A financial court process typically involves three court hearings, starting with a directions hearing and culminating in a final hearing or “trial” if the parties are unable to reach a settlement. The second court hearing known as “the FDR” or Financial Dispute Resolution Hearing is, essentially, the settlement hearing. It is a key stage in the process at which parties will (hopefully) be given an indication as to the likely outcome of the case at trial. The idea is that the judge’s view will assist the parties towards settlement. FDR hearings are generally speaking more informal than other court hearings. Thankfully, FDRs have a high success rate, and many cases settle at the FDR or shortly thereafter.
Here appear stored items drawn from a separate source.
`src/hw/rtl/rrcd_div.sv`:
```
module rrcd_div #(
    parameter int NUM_BITS = 28,
    parameter int Q_BITS   = 20
) (
    input  logic                i_clk,
    input  logic                i_rst_n,
    input  logic                i_start,
    input  logic [NUM_BITS-1:0] i_rem_init,
    input  logic [Q_BITS-1:0]   i_low,
    input  logic [NUM_BITS-1:0] i_divisor,
    output logic                o_done,
    output logic [Q_BITS-1:0]   o_quot
);

    localparam int CNT_BITS = $clog2(Q_BITS + 1);

    logic [NUM_BITS-1:0] r_rem;
    logic [NUM_BITS-1:0] r_div;
    logic [Q_BITS-1:0]   r_low;
    logic [Q_BITS-1:0]   r_quot;
    logic [CNT_BITS-1:0] r_cnt;
    logic                r_busy;
    logic                r_done;

    logic [NUM_BITS:0]   trial;
    logic [NUM_BITS:0]   diff;
    logic                qbit;

    // one restoring step per cycle, msb first
    always_comb begin
        trial = {r_rem, r_low[Q_BITS-1]};
        diff  = trial - {1'b0, r_div};
        qbit  = (trial >= {1'b0, r_div});
    end

    always_ff @(posedge i_clk) begin
        if (!i_rst_n) begin
            r_busy <= 1'b0;
            r_done <= 1'b0;
            r_cnt  <= '0;
        end else begin
            r_done <= 1'b0;
            if (i_start) begin
                r_busy <= 1'b1;
                r_cnt  <= CNT_BITS'(Q_BITS);
            end else if (r_busy) begin
                r_cnt <= r_cnt - 1'b1;
                if (r_cnt == CNT_BITS'(1)) begin
                    r_busy <= 1'b0;
                    r_done <= 1'b1;
                end
            end
        end
    end

    always_ff @(posedge i_clk) begin
        if (i_start) begin
            r_rem <= i_rem_init;
            r_div <= i_divisor;
            r_low <= i_low;
            r_quot <= '0;
        end else if (r_busy) begin
            r_rem  <= qbit ? diff[NUM_BITS-1:0] : trial[NUM_BITS-1:0];
            r_low  <= r_low << 1;
            r_quot <= {r_quot[Q_BITS-2:0], qbit};
        end
    end

    assign o_done = r_done;
    assign o_quot = r_quot;

endmodule

```
`config.mk`:
```
export PLATFORM = sky130hd
export DESIGN_NAME = rrcd_div
export DESIGN_NICKNAME = d
export VERILOG_FILES = /design/src/hw/rtl/rrcd_div.sv
export SDC_FILE = /design/constraint.sdc
export NUM_CORES = 1
export LEC_CHECK = 0
export BUFFER_PORTS_ARGS = -buffer_cell sky130_fd_sc_hd__buf_2
export CORE_ASPECT_RATIO = 0.9
export CORE_MARGIN = 2
export CORE_UTILIZATION = 50
export DETAILED_ROUTE_END_ITERATION = 8
export GPL_ROUTABILITY_DRIVEN = 1
export PLACE_DENSITY = 0.83
export SKIP_LAST_GASP = 1
export SYNTH_ARGS = -nofsm -noshare
export SYNTH_HDL_FRONTEND = slang
export SYNTH_SLANG_ARGS = --single-unit
```
`constraint.sdc`:
```
create_clock -name i_clk -period 2.8 [get_ports i_clk]
set_input_delay 0.28 -clock i_clk [delete_from_list [all_inputs] [get_ports i_clk]]
set_output_delay 0.28 -clock i_clk [all_outputs]
set_load 0.02 [all_outputs]
```
Word level (Yosys, flattened, before mapping)
Cells that the tools add are included.
{"block": "totals", "regBits": 103, "inputBits": 79, "out_inout_bits": 21, "wordCells": 28}
{"block": "classes", "n_addsub": 2, "n_lt_le_gt_ge": 1, "n_eq_ne": 1, "mux": 11, "bitwise_logic": 2, "n_reduce_logical": 3}
{"operator": "28-bit two-way mux", "count": 3}
{"operator": "20-bit two-way mux", "count": 2}
{"operator": "29-bit by 28-bit >= comparator with 1-bit output", "count": 1}
{"operator": "28-bit subtractor", "count": 1}
{"operator": "5-bit two-way mux", "count": 2}
{"operator": "5-bit by 1-bit equality test with 1-bit output (second input constant)", "count": 1}
{"operator": "5-bit by 1-bit subtractor with 5-bit output (second input constant)", "count": 1}
{"operator": "1-bit two-way mux", "count": 4}
{"operator": "3-bit OR reduction", "count": 1}
{"operator": "1-bit NOT", "count": 2}
{"operator": "2-bit nonzero test", "count": 1}
{"operator": "2-bit OR reduction", "count": 1}

Longest topological paths before layout
{"block": "depth", "word_depth": 4, "depth_mapped": 14, "depth_no_buf": 12}

Worst setup path after synthesis
OpenSTA, ideal clock, no wires.
{"block": "synth_path", "kind": "register to register", "from": "register r_div[0]", "to": "register r_rem[22], data pin", "setup_ns": 0.261, "arrival_ns": 2.632, "t_required_ns": 2.539, "path_slack_ns": -0.093, "path_stages_with_launch": 12, "path_buffers": 0, "synth_period_minus_slack_ns": 2.893, "cell_sequence": "edfxtp_1 ha_1 fa_1 nor2b_1 o31ai_1 a2111oi_1 a211oi_2 nor2_1 a31o_1 a31oi_1 xnor2_1 a221o_1"}
{"block": "synth_between", "elab_chain_cells": 4, "elab_cells_between_ends": 5, "cone_classes": "add/sub (1); order compare (1); mux (3)"}
{"item": "start, declared", "line": "18", "source": "logic [NUM_BITS-1:0] r_div;"}
{"item": "start signal, assigned", "line": "59", "source": "r_div <= i_divisor;"}
{"item": "28-bit subtractor or 29-bit by 28-bit >= comparator with 1-bit output (tied branches)", "line": "32, 33"}
{"item": "28-bit two-way mux (*)", "line": "63", "source": "r_rem <= qbit ? diff[NUM_BITS-1:0] : trial[NUM_BITS-1:0];"}
{"item": "28-bit two-way mux (*)", "line": "62", "source": "end else if (r_busy) begin"}
{"item": "28-bit two-way mux (*)", "line": "57", "source": "if (i_start) begin"}
{"item": "end signal, assigned", "line": "58", "source": "r_rem <= i_rem_init;"}
{"item": "end signal, assigned", "line": "63"}
{"item": "end, declared", "line": "17", "source": "logic [NUM_BITS-1:0] r_rem;"}
Every way passes the cells marked *; elsewhere a longest branch is shown, timed or not. The select of a mux whose other input is x is not followed.
A chain may end at the register's enable or synchronous reset.

Final worst setup path
{"block": "layout_path", "from": "register r_rem[0]", "to": "register r_rem[5], data pin"}
{"block": "layout_between", "elab_chain_cells": 4, "elab_cells_between_ends": 5, "cone_classes": "add/sub (1); order compare (1); mux (3)"}
{"item": "28-bit subtractor or 29-bit by 28-bit >= comparator with 1-bit output (tied branches)", "line": "32, 33"}
{"item": "28-bit two-way mux (*)", "line": "63"}
{"item": "28-bit two-way mux (*)", "line": "62"}
{"item": "28-bit two-way mux (*)", "line": "57"}
Marks and branches as above.

==> flow_summary.ini <==
[routing]
route.detailed.drc = 0
drt-met1-wl_um = 6490
first_pass_iters = 5
wl_met2_um = 8150
vias_per_cell = 5.84
routed-via-count = 5022
drt_wl_total_um = 16800
dr.max_layer_used = met4
wl_met3_um = 1400
final_antenna_net_count = 0
routedWlPerCell_um = 19.5
drt_iter0_markers = 322

[floorplanning]
die_y_um = 105
rows = 36
die-area_um2 = 12300
core_area_um2 = 11000
die_w_um = 117
start_util_pct = 51.9
io_pins = 100

[global_routing]
grt_first_pass_wirelength_um = 23600
grt_pass1_vias = 4959
grt_overflow = 0
grt_max_degree = 52
grt_antenna_before_repair = 1
grt_use_total_pct = 24.4

[critical_path]
critical_path_peak_fanout = 5
rr_worst_depth = 11
crit_type = reg2reg
rrSetupSlack_ps = -220
timing.rr.start = r_rem[0]
critPathLaunchType = flop
rr_endpoint = r_rem[5]
worstPathArrival_ps = 3130
crit_path_end_kind = flop
required_ps = 2910

[synth]
synth_nets = 635
synth_cells = 525
synth_area_um2 = 5700
synth_edf_count = 76
async_reset_ff_share_pct = 0
synth_area_per_cell_um2 = 10.9
yosys.area.top_type = edfxtp_1
ys_top_cells_by_area = edfxtp_1 40%, dfxtp_1 9.5%, ha_1 6.6%
yosysTopAreaCellShare_pct = 40.0
yosys_register_bits = 103
synth_ff_type = edfxtp_1
synth.distinct_cells = 62
ys_seq_area_share_pct = 49.5
synth_warnings = 0

[clock_tree]
h-tree-depth = 3
clock_sinks = 103
clk_latency_ps = 370
cts_root_buf = clkbuf_16
cts_tree = done
clkSlewWorstSetupHoldPaths_ps = 80
cts_buffers = 9
clk_path_buf_depth = 2

[status]
violations = negative setup slack
status = finished with violations

[final_layout]
synthToLayoutAreaGrowth_pct = 39.9
final_cells = 860
fin_nets = 813
layout-drive-gt1-share_pct = 44.2
antennaDiodeCount = 0

[sta]
finalSetupViolCount = 28
slew_viol_final = 0
fin_worst_skew_ps = 8.57
timing.final.crit_share_pct = 108
tns_ps = -4680
slew_headroom_pct = 58.1
tightestPinTransition_ps = 613
hold_ws_ps = 80.0
rsz0062_at_grt = true
min_period_ps = 3020
fmaxAchievable_mhz = 331
hold_viol_final = 0
layout_setup_ws_ps = -221

[hold_path]
hold_path.class = in2reg
holdPathStages = 1
whs_endpoint = r_div[19]
min_from = i_divisor[19]

[power]
power_frac_comb_pct = 49.5
p_sw_mw = 2.41
switching_share_pct = 36.3
power_density_nw_per_um2 = 833
p_clk_share_pct = 20.0
power_frac_seq_pct = 30.5
p_int_mw = 4.23
power_leakage_nw = 3.42
ir_worst_vdd_v = 0.000464

[placed_design]
dp_hpwl_um = 9320
gp_congestion = 0.896
post-place-ws_ps = -274
dpl.cell_count = 807
port_buffers = 99

[run]
drv_cap = 0
[worst max path at each step]
stage,start,slack (ps),cells after the start,end
floorplan,r_div[0],-8,11,r_rem[22]
global placement,r_rem[7],-120,11,r_rem[23]
detailed placement,r_low[19],-270,13,r_rem[26]
CTS,r_rem[0],-50,12,r_rem[22]
global route,r_rem[22],-350,11,r_rem[26]
finish,r_rem[0],-220,11,r_rem[5]
[power by group through the flow]
stage	Clock [mW]	Sequential, mW	Combinational (mW)
after global routing	1.40	2.04	3.48
after floorplan	0	1.98	1.51
after CTS	1.35	2.00	2.60
after detailed placement	0	2.01	2.20
after global placement	0	2.00	2.14
final	1.33	2.03	3.29
[state kept, by name, summed over array words and instances, names as in the netlist]
register and cells:
o_done 1, r_rem 28, r_busy 1, r_low 20, r_div 28, o_quot 20
r_cnt 5
[kinds of logic after synthesis]
| family | count (synthesis) | share of synthesized area [%] |
|---|---|---|
| compound gates | 119 | 14.0 |
| mux | 53 | 9.83 |
| flops | 103 | 49.5 |
| buf+inv | 62 | 4.67 |
| simple gates | 132 | 11.2 |
| xor+xnor | 25 | 3.84 |
| fa+ha+maj | 31 | 6.93 |
[per-stage QoR]
| stage | utilization, % | power (mW) | area, um^2 |
|---|---|---|---|
| final | 72.6 | 6.64 | 7980 |
| after global routing | 72.6 | 6.92 | 7980 |
| after CTS | 68.7 | 5.95 | 7550 |
| after detailed placement | 61.2 | 4.21 | 6720 |
| after global placement | 61.2 | 4.14 | 6720 |
| after floorplan | - | 3.49 | 5710 |
[cell usage after synthesis (2+ instances only)]
cell	instances
nor3b_1	4
mux2_2	20
a21o_1	17
mux2i_1	32
or3_1	2
o31ai_1	2
a211oi_1	6
and2_1	3
a221o_1	7
buf_2	2
o22ai_1	2
clkbuf_1	14
xnor2_1	15
nand2_1	26
edfxtp_1	76
nor4_1	3
a31oi_1	4
o21a_1	2
xor2_1	10
nor3_1	9
dfxtp_1	27
o21ai_0	14
nor2_1	52
and3_1	10
nor4b_1	2
a21oi_1	38
ha_1	30
buf_4	2
nand4_1	6
o21ai_1	5
o21bai_1	2
buf_1	5
nand3_1	5
inv_1	37
a21boi_0	4
nor2b_1	4
[repair_timing]
item	CTS	global route
buffers inserted	21	15
hold buffers	0	0
pin swaps	25	29
resized for setup	51	57
endpoints found under the setup margin	25	29
cloned	1	2
[metal layers]
layer | vias to the layer above | global-route usage [%]
met5 | - | 0
met4 | 0 | 7.98
met2 | 275 | 40.4
li1 | 2279 | -
met1 | 2386 | 30.5
met3 | 82 | 7.13
[area by class of cell]
type | instances | area, um^2
clock buffer | 10 | 250
clock inverter | 6 | 70.1
fill | 764 | 3010
inverter | 37 | 139
multi-input combinational | 360 | 3190
sequential | 103 | 2820
tap | 152 | 190
timing repair buffer | 192 | 1310
[worst max-delay path, stage by stage (launching register included)]
cell and delay, ps:
edfxtp_1 470, ha_4 330, nor2b_4 180, o21bai_4 90
a21boi_2 200, nor3_2 60, o31a_1 350, a211oi_4 300
or2_4 290, clkbuf_16 190, mux2i_2 220, a21oi_1 90
[cells in the final DEF (no fill, tap or decap), types with 17 or more instances in the layout]
cell type	synthesis	layout
buf_2	2	98
buf_4	2	79
edfxtp_1	76	76
nor2_1	52	50
inv_1	37	33
a21oi_1	38	27
mux2i_1	32	27
dfxtp_1	27	27
nand2_1	26	24
mux2_2	20	19
a21o_1	17	17
Power figures use the tool's default switching activity.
If that is possible, the parties will save themselves the huge expense (both emotional and financial) of a final hearing.
Unfortunately however the family courts are incredibly congested and parties often face a considerable delay between the first court hearing and the FDR, sometimes several months. The FDR appointment will be limited to (usually) an hour and often several FDRs are listed at the same time. The parties have no control over who the judge will be and with the best will in the world the judges are not always able to read the papers for every case in their list before the hearing. Sometimes FDRs are listed in front of a judge who is not an expert in money cases (they may for example be a children law specialist). In some cases therefore the judge allocated to a case is unable to give a definitive view on the likely outcome at trial. This has a knock-on effect on the prospects of settlement.
Prospects of settlement at an FDR are increased where the judge has had an opportunity to pre-read the papers, has expertise in finances on divorce and has sufficient time available to devote to the case.
It is possible to have a private FDR. This involves choosing – and paying for – your own “judge”. Typically, private FDR judges are senior barristers or, in some cases, retired High Court judges. A private FDR avoids the delay involved with court listings and also the risk of there being insufficient court time to deal with your case. It also guarantees that your “judge” will have read the papers thoroughly in advance and will be able to devote all of his/her time to your case.
A private FDR is conducted in a very similar way to a court FDR with both parties being represented. It usually takes place in a set of barristers’ chambers or private meeting rooms.
Private FDR’s are not only suitable for “big money” cases. Although the appointment of a private FDR judge involves an additional cost, this is often more than outweighed by the additional costs associated with waiting longer for a court FDR (the rationale being that legal costs mount with every passing month) and the much improved prospects of settlement that a private FDR offers. Definitely something to consider.